In a press conference on Tuesday, the PN finance spokesperson Jerome Caruana Cilia described the Budget as one without direction, solutions, and vision.
He said that there were measures which were good, but that on the whole the Budget did not address some of the country’s biggest crises: inflation, traffic, waste, unchecked overpopulation, education, health, and a lack of good governance.
Caruana Cilia said that it is a Budget from “a government which has clearly given up on doing what it should and governing.”
He questioned the government’s slogan for the Budget – ‘A Just Malta’ – and noted the irony in this. He questioned how just Malta was for the relatives of Jean Paul Sofia, for those who were on waiting lists while the government paid millions to Vitals and Steward, and for those who use Malta’s roads at the same time as people who were given a driver’s license in exchange for their vote, amongst others.
Caruana Cilia said that a week has passed since an Appeals Court confirmed that the hospitals deal was fraudulent, adding that the public on Monday expected the government to explain how it will get its millions back.
“We heard nothing,” he said.
He said that Malta’s debt will rise by another billion next year, to €11.2 billion as per the government’s own projections and that the people will be paying around €4 million in tax funds to make up the interest on this figure.
He said that the people expected a new economic model to indicate the new direction for the country: new economic niches, new value-added jobs, new well-paying sectors – but they heard nothing.
Caruana Cilia continued that the Budget had nothing for the self-employed, business owners, almost nothing in education, forgot about the middle class, and reduced investment in tourism and infrastructure.
He said that the PN is ready to work to help those most vulnerable together with the business sector, self-employed and middle class to grow. “We give you the tools for you to achieve success,” he said.
The PN’s economy spokesperson Ivan Bartolo meanwhile outlined his thoughts on the Budget, saying that while there were positive social proposals in the Budget, it isn’t enough.
Bartolo noted how the government is, despite proposals to the contrary, continuing to insist that the Cost of Living Allowance (COLA) is taxed. He said that the people will be paying a total of €35 million in taxes on an allowance which is meant to make up for inflation rates in the previous year.

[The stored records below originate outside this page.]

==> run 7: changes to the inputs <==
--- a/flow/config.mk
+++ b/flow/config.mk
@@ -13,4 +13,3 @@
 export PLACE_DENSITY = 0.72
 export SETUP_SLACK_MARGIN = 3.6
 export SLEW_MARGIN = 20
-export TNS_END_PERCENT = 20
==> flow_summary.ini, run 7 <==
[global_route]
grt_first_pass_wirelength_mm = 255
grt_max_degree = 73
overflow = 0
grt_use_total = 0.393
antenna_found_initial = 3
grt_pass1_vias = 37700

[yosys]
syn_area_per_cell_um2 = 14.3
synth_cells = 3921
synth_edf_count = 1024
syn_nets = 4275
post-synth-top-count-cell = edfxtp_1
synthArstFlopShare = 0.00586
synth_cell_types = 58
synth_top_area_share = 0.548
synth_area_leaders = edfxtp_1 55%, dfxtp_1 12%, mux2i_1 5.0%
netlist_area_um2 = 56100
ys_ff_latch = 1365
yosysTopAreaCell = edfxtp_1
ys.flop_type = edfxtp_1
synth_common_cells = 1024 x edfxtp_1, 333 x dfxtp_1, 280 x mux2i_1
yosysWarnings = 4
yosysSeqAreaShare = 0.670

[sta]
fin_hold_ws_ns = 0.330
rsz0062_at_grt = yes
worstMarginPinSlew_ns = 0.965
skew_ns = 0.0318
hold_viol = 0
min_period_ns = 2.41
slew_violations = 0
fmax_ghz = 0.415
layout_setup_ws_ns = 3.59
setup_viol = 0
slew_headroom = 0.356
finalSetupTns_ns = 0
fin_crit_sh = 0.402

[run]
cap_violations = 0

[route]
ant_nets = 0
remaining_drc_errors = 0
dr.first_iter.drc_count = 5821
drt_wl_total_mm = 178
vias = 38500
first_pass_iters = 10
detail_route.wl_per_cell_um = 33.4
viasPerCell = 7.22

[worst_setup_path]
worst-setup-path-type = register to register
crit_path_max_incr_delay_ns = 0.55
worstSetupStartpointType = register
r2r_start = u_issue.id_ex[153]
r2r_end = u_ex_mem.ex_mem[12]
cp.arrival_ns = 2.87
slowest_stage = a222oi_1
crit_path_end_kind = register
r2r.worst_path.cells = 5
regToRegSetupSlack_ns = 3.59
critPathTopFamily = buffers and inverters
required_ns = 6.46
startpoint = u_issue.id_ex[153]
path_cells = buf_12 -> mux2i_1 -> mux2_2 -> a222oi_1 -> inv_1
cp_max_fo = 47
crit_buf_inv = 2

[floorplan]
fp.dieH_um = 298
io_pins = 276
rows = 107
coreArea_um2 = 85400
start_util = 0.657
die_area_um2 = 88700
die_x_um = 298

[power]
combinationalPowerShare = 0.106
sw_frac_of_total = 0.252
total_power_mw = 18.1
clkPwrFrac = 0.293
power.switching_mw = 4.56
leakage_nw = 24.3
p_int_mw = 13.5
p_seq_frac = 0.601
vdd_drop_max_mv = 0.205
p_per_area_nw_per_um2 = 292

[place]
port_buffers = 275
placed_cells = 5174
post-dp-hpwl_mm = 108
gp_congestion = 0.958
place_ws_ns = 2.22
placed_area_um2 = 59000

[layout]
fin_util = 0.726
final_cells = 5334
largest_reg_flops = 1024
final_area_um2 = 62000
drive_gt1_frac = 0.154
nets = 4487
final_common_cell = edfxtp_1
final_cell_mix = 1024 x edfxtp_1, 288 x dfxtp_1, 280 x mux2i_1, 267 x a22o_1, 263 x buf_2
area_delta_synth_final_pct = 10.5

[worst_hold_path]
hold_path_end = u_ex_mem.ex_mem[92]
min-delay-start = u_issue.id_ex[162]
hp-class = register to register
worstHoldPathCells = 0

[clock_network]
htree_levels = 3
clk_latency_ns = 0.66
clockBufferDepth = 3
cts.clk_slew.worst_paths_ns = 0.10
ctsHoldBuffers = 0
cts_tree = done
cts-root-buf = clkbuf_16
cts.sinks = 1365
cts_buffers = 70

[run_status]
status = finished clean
What follows belongs to an exercise in optimizing a design on an open flow for small area; a production flow would make more cautious choices.
Only simulation tests tie the RTL to the original design; equivalence was not proved.
Power is estimated from default activity; no workload was simulated.

==> flow/design.v <==
package mem_loader_ram_pkg;
   localparam int MEM_ADDR_W = 8;
   localparam int MEM_DATA_W = 8;
   typedef enum logic [1:0] {
      LD_IDLE = 2'd0,
      LD_LEN  = 2'd1,
      LD_DATA = 2'd2,
      LD_DONE = 2'd3
   } ld_state_t;
endpackage
module ram_1rw #(
   parameter int ADDR_W = 8,
   parameter int DATA_W = 8
) (
   input  logic              clk,
   input  logic              reset,
   input  logic              we,
   input  logic [ADDR_W-1:0] waddr,
   input  logic [DATA_W-1:0] wdata,
   input  logic [ADDR_W-1:0] raddr,
   output logic [DATA_W-1:0] rdata
);
   logic [DATA_W-1:0] mem [2**ADDR_W];
   always_ff @(posedge clk) begin
      if (we) begin
         mem[waddr] <= wdata;
      end
   end
   always_ff @(posedge clk) begin
      if (reset) begin
         rdata <= '0;
      end else begin
         rdata <= mem[raddr];
      end
   end
endmodule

He noted how there was no reference or commitment to the new Outpatients Unit, and that the actual increase being given on pensions is of €2.19 per week, as the remainder is the COLA.
Furthermore he questioned what the government is doing to solve the traffic on Malta’s roads and said that a statement that the police was fighting organised crime was manifestly false because “organised crime is in Castille” and the PN is doing more than the police to fight that.
On population size, Bartolo noted that Caruana’s aim is for jobs to increase by 4.4%, which means that around 11,500 people are needed to fill these vacancies.
“Where will they come from? It isn’t true that the government wants to change the economic model,” he said.
The PN’s employment spokesperson Ivan Castillo said that the Budget offered no solutions on how to make the country more competitive, productive, and offer a more skilled workforce – the latter being a particularly significant concern of businesses.
The Budget, he said, ignores Malta’s brain drain, the middle class, the self-employed, and the working poor which he said has doubled, as per information given during Caruana’s speech.
“Today is Halloween and the people woke up scared of a government which has no vision for the country, the opposite of a PN which has a vision for where the country needs to go,” Castillo said.